Struck by how stiff and uncomfortable she often felt in the clothes she wore to work, Joanna Dai left her investment-banking position at JP Morgan in London in 2016 with the idea of creating tailored, office-friendly workwear that would allow women to move just as comfortably as they would in sportswear. She enrolled on a short intensive design course at the London College of Fashion, followed by a short intensive course in patternmaking. “I needed to understand how to do everything so that I was able to ask my pattern cutter, ‘Can the collar be this way?’” Dai explains. Next, she interned with designer Emilia Wickstead, who had made her wedding dress, to gain a better understanding of wholesale, retailing, finance and production.
Her online store Dai launched in 2017 with an autumn/winter capsule collection of elegantly tailored but stretchy and comfortable trousers, jackets, cuffed blouses and dresses. At first, she focused on pre-orders so that she could assess demand and preferred sizes. “My personal preference was for dresses, but it was a suit – Trail Blazer jacket (£395), Power Move trousers (£190) and a Now and Forever blouse (from £145) – that was by far the most popular.”

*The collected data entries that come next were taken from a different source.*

==> config.mk <==
export PLATFORM = sky130hd
export DESIGN_NAME = lazy_writeback_packer
export DESIGN_NICKNAME = d
export VERILOG_FILES = /design/src/rtl/lazy_writeback_packer.sv
export SDC_FILE = /design/constraint.sdc
export NUM_CORES = 2
export LEC_CHECK = 0
export ABC_AREA = 1
export CAP_MARGIN = 20
export CELL_PAD_IN_SITES_DETAIL_PLACEMENT = 1
export CELL_PAD_IN_SITES_GLOBAL_PLACEMENT = 2
export CORE_AREA = 2 2 601 603
export DETAILED_ROUTE_END_ITERATION = 10
export DIE_AREA = 0 0 603 605
export GPL_TIMING_DRIVEN = 0
export PLACE_DENSITY = 0.73
export SLEW_MARGIN = 40
export SYNTH_ARGS = -nofsm -noshare
export SYNTH_HDL_FRONTEND = slang
export SYNTH_SLANG_ARGS = --single-unit
==> constraint.sdc <==
create_clock -name clk -period 115.4 [get_ports clk]
set_input_delay 34.62 -clock clk [delete_from_list [all_inputs] [get_ports clk]]
set_output_delay 34.62 -clock clk [all_outputs]
set_load 0.05 [all_outputs]
==> src/rtl/lazy_writeback_packer.sv <==
// Packs SPLIT narrow beats of lazy-reduction results into full E-lane rows.
// Each completed row is written to a pair of buffer RAMs one cycle after the beat that completes it.
module lazy_writeback_packer #(
   parameter int E     = 8,
   parameter int FSIZE = 64,
   parameter int WIDTH = 10,
   parameter int SPLIT = 2
)(
   input  logic                        clk,
   input  logic                        rst,
   input  logic                        start,
   input  logic                        in_valid,
   input  logic                        in_last,
   input  logic [(E/SPLIT)*FSIZE-1:0]  in_data1,
   input  logic [(E/SPLIT)*FSIZE-1:0]  in_data2,
   output logic                        wren,
   output logic [WIDTH-1:0]            waddr,
   output logic [E*FSIZE-1:0]          wdata1,
   output logic [E*FSIZE-1:0]          wdata2,
   output logic                        busy,
   output logic                        done,
   output logic                        err
);
   localparam int LANES = E / SPLIT;
   localparam int LW    = LANES * FSIZE;
   localparam int SW    = (SPLIT > 1) ? $clog2(SPLIT) : 1;
   localparam logic [SW-1:0] LAST_SLOT = SW'(SPLIT - 1);

   typedef enum logic [1:0] {S_IDLE, S_PACK, S_DONE} state_t;

   state_t             r_state;
   logic [SW-1:0]      r_slot;
   logic [WIDTH-1:0]   r_row;
   logic               r_wrap;
   logic [E*FSIZE-1:0] r_acc1, r_acc2;
   logic [E*FSIZE-1:0] w_acc1, w_acc2;
   logic               w_full, w_wr;

   // Accumulator with the current beat merged into its slot's lanes.
   always_comb begin
      w_acc1 = r_acc1;
      w_acc2 = r_acc2;
      w_acc1[int'(r_slot)*LW +: LW] = in_data1;
      w_acc2[int'(r_slot)*LW +: LW] = in_data2;
   end

   assign w_full = (r_slot == LAST_SLOT);
   assign w_wr   = w_full || in_last;
   assign busy   = (r_state != S_IDLE) || wren;

   always_ff @(posedge clk or posedge rst) begin
      if (rst) begin
         r_state <= S_IDLE;
         r_slot  <= '0;
         r_row   <= '0;
         r_wrap  <= 1'b0;
         r_acc1  <= '0;
         r_acc2  <= '0;
         wren    <= 1'b0;
         waddr   <= '0;
         wdata1  <= '0;
         wdata2  <= '0;
         done    <= 1'b0;
         err     <= 1'b0;
      end else begin
         wren <= 1'b0;
         done <= 1'b0;
         case (r_state)
            S_IDLE: begin
               if (start) begin
                  r_state <= S_PACK;
                  r_slot  <= '0;
                  r_row   <= '0;
                  r_wrap  <= 1'b0;
                  r_acc1  <= '0;
                  r_acc2  <= '0;
                  err     <= in_valid;
               end else if (in_valid) begin
                  err <= 1'b1;
               end
            end
            S_PACK: begin
               if (in_valid) begin
                  if (w_wr) begin
                     wren   <= 1'b1;
                     waddr  <= r_row;
                     wdata1 <= w_acc1;
                     wdata2 <= w_acc2;
                     r_acc1 <= '0;
                     r_acc2 <= '0;
                     r_row  <= r_row + 1'b1;
                     r_slot <= '0;
                     // A row count of exactly 2^WIDTH is legal; only a write past it is an error.
                     if (r_row == '1) r_wrap <= 1'b1;
                     if (r_wrap || !w_full) err <= 1'b1;
                  end else begin
                     r_acc1 <= w_acc1;
                     r_acc2 <= w_acc2;
                     r_slot <= r_slot + 1'b1;
                  end
                  if (in_last) begin
                     r_state <= S_DONE;
                     done    <= 1'b1;
                  end
               end
            end
            S_DONE: begin
               r_state <= S_IDLE;
               if (in_valid) err <= 1'b1;
            end
            default: r_state <= S_IDLE;
         endcase
      end
   end
endmodule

Initial success led to a move from Bermondsey to a snug Whitechapel office that features rails of Dai’s newest designs – mix-and-match separates in neutral colours like navy and cream. Her first spring/summer collection includes cropped trousers (from £155), sleeveless, fitted shift dresses (from £175) and a fetching cream blazer (£395). “I use mainly performance fabrics, but also silk because it’s breathable,” she says. One fabric she sourced from an Italian company, Eurojersey, was chosen because of its easy-to-wear properties such as wrinkle resistance, as well as for its eco credentials. Indeed, environmental sustainability and transparency about labour sourcing are values that Dai holds dear.

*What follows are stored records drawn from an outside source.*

===== src/rtl/mittelwert_seq_if.sv =====
// Sample-in / mean-out handshake bundle for mittelwert_seq.
// slave is the averaging unit; master is the source+consumer side.
interface mittelwert_seq_if #(
  parameter int DATA_W = 16
) ();
  logic                     in_valid;
  logic                     in_ready;
  logic signed [DATA_W-1:0] in_data;
  logic                     out_valid;
  logic                     out_ready;
  logic signed [DATA_W-1:0] out_data;

  modport slave (
    input  in_valid, in_data, out_ready,
    output in_ready, out_valid, out_data
  );

  modport master (
    output in_valid, in_data, out_ready,
    input  in_ready, out_valid, out_data
  );
endinterface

Freedom of movement is also conveyed through the site’s imagery, which shows models moving and jumping, legs outstretched. “On my first shoot I styled the model to turn and twist,” she says, adding that for this it was an iconic 1950s image of Carmen Dell’Orefice, by Richard Avedon, that sparked her imagination. Even the site’s blog is entitled Dai’alogue, with an emphasis on the active.